What remains undefined is how this actually unfolds. The 6×1 schedule affects millions of Brazilian workers across dozens of industries, each with different operational demands. A construction site cannot be run the same way as a hospital or a retail store. The government has signaled it will negotiate sector by sector, but the details of those negotiations—what "respecting reality" actually means in concrete terms, how productivity will be maintained, what happens to wages—are still being written. For now, Lula has made the political choice: the 6×1 era is ending. How it ends, and what replaces it, will be determined in the months ahead.
Notable Quotes
The 6×1 schedule is necessary because people today want more time at home, for leisure, to study, to date. It's normal that society has advanced significantly with technological progress.— President Lula
Work schedule changes will be implemented respecting the reality of each category and profession—nobody will impose this by force.— President Lula
The Hearth Conversation Another angle on the story
Why would Lula choose to announce this at a construction industry event, of all places? That seems like walking into the room where you'll face the most resistance.

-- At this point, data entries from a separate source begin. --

===== src/rtl/srb_map.svh =====
// Purpose: offsets, field positions and reset values of the serial port
// Assumes: word index = byte address / 4 on a 32-bit bus
// Notes: definitions only
`ifndef SRB_MAP_SVH
`define SRB_MAP_SVH
// ============================================================
// register indices
`define SRB_IDX_BAUD_HI 4'h0
`define SRB_IDX_BAUD_LO 4'h1
`define SRB_IDX_CTRL1 4'h2
`define SRB_IDX_CTRL2 4'h3
`define SRB_IDX_STAT1 4'h4
`define SRB_IDX_STAT2 4'h5
`define SRB_IDX_DATA_HI 4'h6
`define SRB_IDX_DATA_LO 4'h7
`define SRB_IDX_IRQ_STAT 4'h8
`define SRB_IDX_IRQ_MASK 4'h9
`define SRB_IDX_LAST 4'h9
// ============================================================
// field positions
`define SRB_BIT_IR_ON 7
`define SRB_BIT_BANK 7
`define SRB_BIT_TXE 3
`define SRB_BIT_RXE 2
`define SRB_BIT_T8 6
// ============================================================
// reset values and masks
`define SRB_RST_BAUD_LO 8'h04
`define SRB_RST_BYTE 8'h00
`define SRB_SR2_WMASK 8'h9e
`endif


===== src/rtl/srb_pkg.sv =====
// Purpose: types of the serial port register block
// Assumes: nothing
// Notes: one packed struct carries all module state except the gap_q and clean_q check registers
package srb_pkg;
    typedef enum logic [0:0] {
        SRB_BG_IDLE = 1'b0,
        SRB_BG_RUN = 1'b1
    } srb_bg_t;

    typedef struct packed {
        logic aw_v;
        logic [4:0] aw_dec;
        logic w_v;
        logic [7:0] w_data;
        logic w_be;
        logic bvalid;
        logic rvalid;
        logic [7:0] rdata;
        logic [7:0] hold;
        logic [7:0] bdh;
        logic [7:0] bdl;
        logic [7:0] cr1;
        logic [2:0] aflag;
        logic [2:0] aen;
        logic [2:0] ackz;
        logic [7:0] cr2;
        logic [7:0] sr2;
        logic t8;
        logic [7:0] tx_data;
        logic tx_wr;
        logic [1:0] ist;
        logic [1:0] imk;
        srb_bg_t bg;
        logic [12:0] cnt;
        logic tick;
        logic [3:0] pw;
    } srb_state_t;
endpackage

Because construction is where the stakes are most visible. You can't automate a building site the way you can a factory. He needed to show business leaders that he understands their constraints, that this isn't ideology—it's negotiation. By going there and saying "don't be scared," he's trying to prevent a unified business backlash.

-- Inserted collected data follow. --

## src/hdl/ppm_pkg.sv

```systemverilog
package ppm_pkg;
    localparam int PORT_CNT = 7;
    localparam int IRQ_CNT  = 6;
    localparam int ALT_W    = 12;

    // Port slots: P0, P1, P2, P3, P7, P8, P9
    localparam int PX_0 = 0;
    localparam int PX_1 = 1;
    localparam int PX_2 = 2;
    localparam int PX_3 = 3;
    localparam int PX_7 = 4;
    localparam int PX_8 = 5;
    localparam int PX_9 = 6;

    // Bits that may be steered to output
    localparam logic [PORT_CNT-1:0][7:0] DIR_MASK =
        {8'hff, 8'hff, 8'h07, 8'hff, 8'he0, 8'hff, 8'h3e};
    // Bits that exist as pins
    localparam logic [PORT_CNT-1:0][7:0] PIN_MASK =
        {8'hff, 8'hff, 8'h07, 8'hff, 8'he0, 8'hff, 8'hbf};

    // Register byte offsets; port slot n sits at n*4
    localparam logic [7:0] OFS_PORT_LAST = 8'h18;
    localparam logic [7:0] OFS_ALT_EN    = 8'h20;
    localparam logic [7:0] OFS_LCD_CTRL  = 8'h24;
    localparam logic [7:0] OFS_EDGE_CFG  = 8'h28;
    localparam logic [7:0] OFS_IRQ_STS   = 8'h2c;
    localparam logic [7:0] OFS_IRQ_CLR   = 8'h30;
    localparam logic [7:0] OFS_IRQ_EN    = 8'h34;

    // Port register fields
    localparam int FLD_LATCH = 0;
    localparam int FLD_DIR   = 8;
    localparam int FLD_PU    = 16;
    localparam int FLD_PIN   = 24;

    // Alternate function enable bits
    localparam int ALT_WT_OUT   = 0;
    localparam int ALT_BTA_OUT  = 1;
    localparam int ALT_BTB_OUT  = 2;
    localparam int ALT_PCLK     = 3;
    localparam int ALT_BUZ      = 4;
    localparam int ALT_S0_OUT   = 5;
    localparam int ALT_S0_CLK   = 6;
    localparam int ALT_S0_BUS   = 7;
    localparam int ALT_S2_OUT   = 8;
    localparam int ALT_S2_CLK   = 9;
    localparam int ALT_S2_ASYNC = 10;
    localparam int ALT_ADC      = 11;

    // Edge selection codes, two bits per interrupt input
    localparam logic [1:0] EDGE_RISE = 2'h0;
    localparam logic [1:0] EDGE_FALL = 2'h1;

    localparam logic [ALT_W-1:0]     ALT_RST  = 12'h000;
    localparam logic [7:0]           LCD_RST  = 8'h00;
    localparam logic [2*IRQ_CNT-1:0] EDGE_RST = 12'h000;

    typedef struct packed {
        logic [PORT_CNT-1:0][7:0] latch;
        logic [PORT_CNT-1:0][7:0] out_en;
        logic [PORT_CNT-1:0][7:0] pu;
        logic [ALT_W-1:0]         alt_en;
        logic [7:0]               lcd_sel;
        logic [2*IRQ_CNT-1:0]     edge_cfg;
        logic [IRQ_CNT-1:0]       irq_sts;
        logic [IRQ_CNT-1:0]       irq_en;
        logic [PORT_CNT-1:0][7:0] pin_out;
        logic [PORT_CNT-1:0][7:0] pin_oe;
        logic [PORT_CNT-1:0][7:0] pin_pu;
        logic [PORT_CNT-1:0][7:0] pin_lvl;
        logic [31:0]              prdata;
        logic [23:0]              seg;
        logic [3:0]               com;
    } ppm_state_s;

    typedef struct packed {
        logic                 armed;
        logic [IRQ_CNT-1:0]   prev;
        logic [IRQ_CNT-1:0]   hit;
    } ppm_edge_s;
endpackage

```

## src/hdl/ppm_edge_if.sv

```systemverilog
`timescale 1ns/100ps
interface ppm_edge_if;
    logic [5:0]  level;
    logic [11:0] cfg;
    logic [5:0]  hit;
    modport src (output level, output cfg, input hit);
    modport det (input level, input cfg, output hit);
endinterface

```

## src/hdl/ppm_edge_det.sv

```systemverilog
`timescale 1ns/100ps
module ppm_edge_det (
    input  wire logic i_ref_clk,
    input  wire logic i_rst_n,
    ppm_edge_if.det   e
);
    import ppm_pkg::*;

    ppm_edge_s st_r;
    ppm_edge_s st_nxt;

    // First cycle after reset only samples, so a pin already high is no edge
    always_comb begin
        st_nxt       = st_r;
        st_nxt.armed = 1'b1;
        st_nxt.prev  = e.level;
        for (int k = 0; k < IRQ_CNT; k++) begin
            logic rise;
            logic fall;
            rise = e.level[k] & ~st_r.prev[k];
            fall = ~e.level[k] & st_r.prev[k];
            if (!st_r.armed) begin
                st_nxt.hit[k] = 1'b0;
            end else if (e.cfg[2*k +: 2] == EDGE_RISE) begin
                st_nxt.hit[k] = rise;
            end else if (e.cfg[2*k +: 2] == EDGE_FALL) begin
                st_nxt.hit[k] = fall;
            end else begin
                st_nxt.hit[k] = rise | fall;
            end
        end
    end

    always_ff @(posedge i_ref_clk) begin
        if (!i_rst_n) begin
            st_r <= '0;
        end else begin
            st_r <= st_nxt;
        end
    end

    assign e.hit = st_r.hit;
endmodule

```

## src/hdl/ppm_top.sv

```systemverilog
`timescale 1ns/100ps
//
// Contract
// Port 0: bits 0-5,7; 0 and 7 input-only
// Per-bit direction on all bidirectional bits
// Pull-up acts only on input bits
// Reset: all inputs, alternates off, LCD excepted
// Software sets feedback cut before P07 input
// Analog mode forces port 1 input, no pull-ups
// Ports 8, 9: segment select per pin pair
// Segments 0-23 dedicated; 24-39 on ports 9, 8
// Four dedicated common outputs drive from reset
// Six interrupts: rising, falling or both edges
// P00 wide timer count, P01 capture trigger
// P33, P34 byte timer count inputs
// P30-P32 driven by timer outputs
// Serial 0 data/bus lines on P25, P26
// Serial clock pins bidirectional, master drives
// Serial 2 on P70-P72, async baud input
// P35 clock out, P36 buzzer, P37 none
// Software avoids port writes during conversion
// Alternate output overrides latch; reads show pin
module ppm_top (
    input  wire logic                                         i_ref_clk,
    input  wire logic                                         i_rst_n,
    input  wire logic                                         psel,
    input  wire logic                                         penable,
    input  wire logic                                         pwrite,
    input  wire logic [7:0]                                   paddr,
    input  wire logic [31:0]                                  pwdata,
    output logic                                              pready,
    output logic                                              pslverr,
    output logic      [31:0]                                  prdata,
    output logic                                              o_irq,
    input  wire logic [ppm_pkg::PORT_CNT-1:0][7:0]            i_port_pin,
    output logic      [ppm_pkg::PORT_CNT-1:0][7:0]            o_port_pin,
    output logic      [ppm_pkg::PORT_CNT-1:0][7:0]            o_port_oe,
    output logic      [ppm_pkg::PORT_CNT-1:0][7:0]            o_port_pullup,
    output logic      [5:0]                                   o_ext_irq_inputs,
    output logic                                              o_wide_timer_count_in,
    output logic                                              o_wide_timer_capture_in,
    output logic                                              o_byte_timer_a_count_in,
    output logic                                              o_byte_timer_b_count_in,
    input  wire logic                                         i_wide_timer_out,
    input  wire logic                                         i_byte_timer_a_out,
    input  wire logic                                         i_byte_timer_b_out,
    input  wire logic                                         i_prog_clock_out,
    input  wire logic                                         i_buzzer_out,
    output logic                                              o_ser0_data_in,
    output logic                                              o_ser0_bus_line_b_in,
    output logic                                              o_ser0_clock_pin_in,
    input  wire logic                                         i_ser0_data_out,
    input  wire logic                                         i_ser0_clock_pin_out,
    input  wire logic                                         i_ser0_bus_line_a_low,
    input  wire logic                                         i_ser0_bus_line_b_low,
    output logic                                              o_ser2_data_in,
    output logic                                              o_ser2_clock_pin_in,
    output logic                                              o_async_baud_clock_in,
    input  wire logic                                         i_ser2_data_out,
    input  wire logic                                         i_ser2_clock_pin_out,
    output logic                                              o_analog_mode,
    input  wire logic [39:0]                                  i_lcd_segment_outputs,
    input  wire logic [3:0]                                   i_lcd_common_outputs,
    output logic      [23:0]                                  o_lcd_segment_outputs,
    output logic      [3:0]                                   o_lcd_common_outputs
);
    import ppm_pkg::*;

    ppm_state_s st_r;
    ppm_state_s st_nxt;
    ppm_edge_if edge_bus ();

    // Port slot of an address, or PORT_CNT when it is not a port register
    function automatic logic [2:0] port_slot(input logic [7:0] a);
        if (a[1:0] == 2'h0 && a <= OFS_PORT_LAST) begin
            port_slot = a[4:2];
        end else begin
            port_slot = 3'(PORT_CNT);
        end
    endfunction

    function automatic logic addr_ok(input logic [7:0] a);
        if (port_slot(a) != 3'(PORT_CNT)) begin
            addr_ok = 1'b1;
        end else if (a == OFS_ALT_EN || a == OFS_LCD_CTRL || a == OFS_EDGE_CFG) begin
            addr_ok = 1'b1;
        end else if (a == OFS_IRQ_STS || a == OFS_IRQ_CLR || a == OFS_IRQ_EN) begin
            addr_ok = 1'b1;
        end else begin
            addr_ok = 1'b0;
        end
    endfunction

    assign edge_bus.level = i_port_pin[PX_0][5:0];
    assign edge_bus.cfg   = st_r.edge_cfg;

    ppm_edge_det u_edge (
        .i_ref_clk (i_ref_clk),
        .i_rst_n   (i_rst_n),
        .e         (edge_bus)
    );

    logic       wr_acc;
    logic       rd_setup;
    logic [2:0] slot;

    assign wr_acc   = psel & penable & pwrite;
    assign rd_setup = psel & ~penable & ~pwrite;
    assign slot     = port_slot(paddr);

    always_comb begin
        st_nxt = st_r;

        // Register writes take effect at the access edge
        if (wr_acc) begin
            if (slot != 3'(PORT_CNT)) begin
                st_nxt.latch[slot]  = pwdata[FLD_LATCH +: 8] & DIR_MASK[slot];
                st_nxt.out_en[slot] = pwdata[FLD_DIR +: 8] & DIR_MASK[slot];
                st_nxt.pu[slot]     = pwdata[FLD_PU +: 8] & DIR_MASK[slot];
            end else if (paddr == OFS_ALT_EN) begin
                st_nxt.alt_en = pwdata[ALT_W-1:0];
            end else if (paddr == OFS_LCD_CTRL) begin
                st_nxt.lcd_sel = pwdata[7:0];
            end else if (paddr == OFS_EDGE_CFG) begin
                st_nxt.edge_cfg = pwdata[2*IRQ_CNT-1:0];
            end else if (paddr == OFS_IRQ_EN) begin
                st_nxt.irq_en = pwdata[IRQ_CNT-1:0];
            end
        end

        // Clear first, then set, so an edge in the clear cycle survives
        if (wr_acc && paddr == OFS_IRQ_CLR) begin
            st_nxt.irq_sts = st_r.irq_sts & ~pwdata[IRQ_CNT-1:0];
        end
        st_nxt.irq_sts = st_nxt.irq_sts | edge_bus.hit;

        // Read data is captured in the setup cycle and held through access
        if (rd_setup) begin
            st_nxt.prdata = 32'h0;
            if (slot != 3'(PORT_CNT)) begin
                st_nxt.prdata[FLD_LATCH +: 8] = st_r.latch[slot];
                st_nxt.prdata[FLD_DIR +: 8]   = st_r.out_en[slot];
                st_nxt.prdata[FLD_PU +: 8]    = st_r.pu[slot];
                st_nxt.prdata[FLD_PIN +: 8]   = i_port_pin[slot] & PIN_MASK[slot];
            end else if (paddr == OFS_ALT_EN) begin
                st_nxt.prdata[ALT_W-1:0] = st_r.alt_en;
            end else if (paddr == OFS_LCD_CTRL) begin
                st_nxt.prdata[7:0] = st_r.lcd_sel;
            end else if (paddr == OFS_EDGE_CFG) begin
                st_nxt.prdata[2*IRQ_CNT-1:0] = st_r.edge_cfg;
            end else if (paddr == OFS_IRQ_STS) begin
                st_nxt.prdata[IRQ_CNT-1:0] = st_r.irq_sts;
            end else if (paddr == OFS_IRQ_EN) begin
                st_nxt.prdata[IRQ_CNT-1:0] = st_r.irq_en;
            end
        end

        // Port latch drives by default; masks keep input-only bits floating
        st_nxt.pin_out = st_r.latch;
        st_nxt.pin_oe  = st_r.out_en & DIR_MASK;

        if (st_r.alt_en[ALT_WT_OUT]) begin
            st_nxt.pin_out[PX_3][0] = i_wide_timer_out;
            st_nxt.pin_oe[PX_3][0]  = 1'b1;
        end
        if (st_r.alt_en[ALT_BTA_OUT]) begin
            st_nxt.pin_out[PX_3][1] = i_byte_timer_a_out;
            st_nxt.pin_oe[PX_3][1]  = 1'b1;
        end
        if (st_r.alt_en[ALT_BTB_OUT]) begin
            st_nxt.pin_out[PX_3][2] = i_byte_timer_b_out;
            st_nxt.pin_oe[PX_3][2]  = 1'b1;
        end
        if (st_r.alt_en[ALT_PCLK]) begin
            st_nxt.pin_out[PX_3][5] = i_prog_clock_out;
            st_nxt.pin_oe[PX_3][5]  = 1'b1;
        end
        if (st_r.alt_en[ALT_BUZ]) begin
            st_nxt.pin_out[PX_3][6] = i_buzzer_out;
            st_nxt.pin_oe[PX_3][6]  = 1'b1;
        end

        // Bus mode makes both serial 0 data pins open-drain lines
        if (st_r.alt_en[ALT_S0_BUS]) begin
            st_nxt.pin_out[PX_2][5] = 1'b0;
            st_nxt.pin_oe[PX_2][5]  = i_ser0_bus_line_a_low;
            st_nxt.pin_out[PX_2][6] = 1'b0;
            st_nxt.pin_oe[PX_2][6]  = i_ser0_bus_line_b_low;
        end else if (st_r.alt_en[ALT_S0_OUT]) begin
            st_nxt.pin_out[PX_2][6] = i_ser0_data_out;
            st_nxt.pin_oe[PX_2][6]  = 1'b1;
        end
        if (st_r.alt_en[ALT_S0_CLK]) begin
            st_nxt.pin_out[PX_2][7] = i_ser0_clock_pin_out;
            st_nxt.pin_oe[PX_2][7]  = 1'b1;
        end
        if (st_r.alt_en[ALT_S2_OUT]) begin
            st_nxt.pin_out[PX_7][1] = i_ser2_data_out;
            st_nxt.pin_oe[PX_7][1]  = 1'b1;
        end
        // Async mode wins over master clock: the pin only takes a baud clock
        if (st_r.alt_en[ALT_S2_ASYNC]) begin
            st_nxt.pin_oe[PX_7][2] = 1'b0;
        end else if (st_r.alt_en[ALT_S2_CLK]) begin
            st_nxt.pin_out[PX_7][2] = i_ser2_clock_pin_out;
            st_nxt.pin_oe[PX_7][2]  = 1'b1;
        end

        // Each select bit hands one pin pair to the segment driver
        for (int k = 0; k < 8; k++) begin
            if (st_r.lcd_sel[k]) begin
                for (int j = 2*(k%4); j < 2*(k%4) + 2; j++) begin
                    if (k < 4) begin
                        st_nxt.pin_out[PX_9][j] = i_lcd_segment_outputs[31-j];
                        st_nxt.pin_oe[PX_9][j]  = 1'b1;
                    end else begin
                        st_nxt.pin_out[PX_8][j] = i_lcd_segment_outputs[39-j];
                        st_nxt.pin_oe[PX_8][j]  = 1'b1;
                    end
                end
            end
        end

        if (st_r.alt_en[ALT_ADC]) begin
            st_nxt.pin_oe[PX_1] = 8'h00;
        end

        st_nxt.pin_pu = st_r.pu & ~st_nxt.pin_oe & DIR_MASK;
        if (st_r.alt_en[ALT_ADC]) begin
            st_nxt.pin_pu[PX_1] = 8'h00;
        end

        // Input routing is registered so every data output comes from a flop
        st_nxt.pin_lvl = i_port_pin & PIN_MASK;
        st_nxt.seg     = i_lcd_segment_outputs[23:0];
        st_nxt.com     = i_lcd_common_outputs;
    end

    always_ff @(posedge i_ref_clk) begin
        if (!i_rst_n) begin
            st_r         <= '0;
            st_r.alt_en  <= ALT_RST;
            st_r.lcd_sel <= LCD_RST;
            st_r.edge_cfg <= EDGE_RST;
        end else begin
            st_r <= st_nxt;
        end
    end

    assign pready  = 1'b1;
    assign pslverr = psel & penable & ~addr_ok(paddr);
    assign prdata  = st_r.prdata;
    assign o_irq   = |(st_r.irq_sts & st_r.irq_en);

    assign o_port_pin    = st_r.pin_out;
    assign o_port_oe     = st_r.pin_oe;
    assign o_port_pullup = st_r.pin_pu;

    assign o_ext_irq_inputs        = edge_bus.hit;
    assign o_wide_timer_count_in   = st_r.pin_lvl[PX_0][0];
    assign o_wide_timer_capture_in = st_r.pin_lvl[PX_0][1];
    assign o_byte_timer_a_count_in = st_r.pin_lvl[PX_3][3];
    assign o_byte_timer_b_count_in = st_r.pin_lvl[PX_3][4];
    assign o_ser0_data_in          = st_r.pin_lvl[PX_2][5];
    assign o_ser0_bus_line_b_in    = st_r.pin_lvl[PX_2][6];
    assign o_ser0_clock_pin_in     = st_r.pin_lvl[PX_2][7];
    assign o_ser2_data_in          = st_r.pin_lvl[PX_7][0];
    assign o_ser2_clock_pin_in     = st_r.pin_lvl[PX_7][2];
    assign o_async_baud_clock_in   = st_r.pin_lvl[PX_7][2];
    assign o_analog_mode           = st_r.alt_en[ALT_ADC];
    assign o_lcd_segment_outputs   = st_r.seg;
    assign o_lcd_common_outputs    = st_r.com;
endmodule

```

## config.mk

```make
export PLATFORM = sky130hd
export DESIGN_NAME = ppm_top
export DESIGN_NICKNAME = d
export VERILOG_FILES = /design/src/hdl/ppm_pkg.sv /design/src/hdl/ppm_edge_if.sv /design/src/hdl/ppm_edge_det.sv /design/src/hdl/ppm_top.sv
export SDC_FILE = /design/constraint.sdc
export NUM_CORES = 1
export LEC_CHECK = 0
export BUFFER_PORTS_ARGS = -buffer_cell sky130_fd_sc_hd__buf_4
export CAP_MARGIN = 20
export CORE_AREA = 2 2 139 276
export CTS_CLUSTER_SIZE = 24
export DETAILED_ROUTE_END_ITERATION = 6
export DIE_AREA = 0 0 141 278
export GPL_ROUTABILITY_DRIVEN = 0
export PLACE_DENSITY = 0.76
export SLEW_MARGIN = 20
export SYNTH_ARGS = -nofsm -noshare
export SYNTH_HDL_FRONTEND = slang
export SYNTH_SLANG_ARGS = --single-unit
export TNS_END_PERCENT = 1
```

## constraint.sdc

```tcl
create_clock -name i_ref_clk -period 2.99 [get_ports i_ref_clk]
set_input_delay 0.4485 -clock i_ref_clk [delete_from_list [all_inputs] [get_ports i_ref_clk]]
set_output_delay 0.4485 -clock i_ref_clk [all_outputs]
set_load 0.02 [all_outputs]
```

But is the fear justified? What actually happens to a construction company if workers go from six days to five?
That's the honest answer nobody has yet. Labor costs rise, probably. You might need more workers to maintain output, or you accept lower output. Some companies might invest in better equipment or methods. Others might just absorb lower margins. It depends entirely on the sector and the company. That's why Lula kept saying "respecting each category"—because there is no single answer.
He mentioned robots and automation. Is he suggesting that technology will solve this problem?
Not exactly. He's acknowledging that automation is already happening, that robots are already replacing some workers. His point is: if machines are taking jobs anyway, we might as well use that transition to give workers more time, not less. But he also said "while we have workers, we need to respect them." He's not saying robots will save us. He's saying the world is changing whether we like it or not.
What about the workers themselves? Did he speak to them, or just to business?
He spoke about them, not to them. He said people want more leisure time, more time to study and be with family. That's probably true for many. But he was really speaking to the executives in the room, trying to convince them this is inevitable and manageable. The actual workers—what they want, what they'll accept—that conversation hasn't really happened yet.
So this is still theoretical.
Completely. It's a direction, a promise, a negotiation waiting to happen. The hard part—figuring out how it actually works in a hospital, a construction site, a restaurant—that's all still ahead.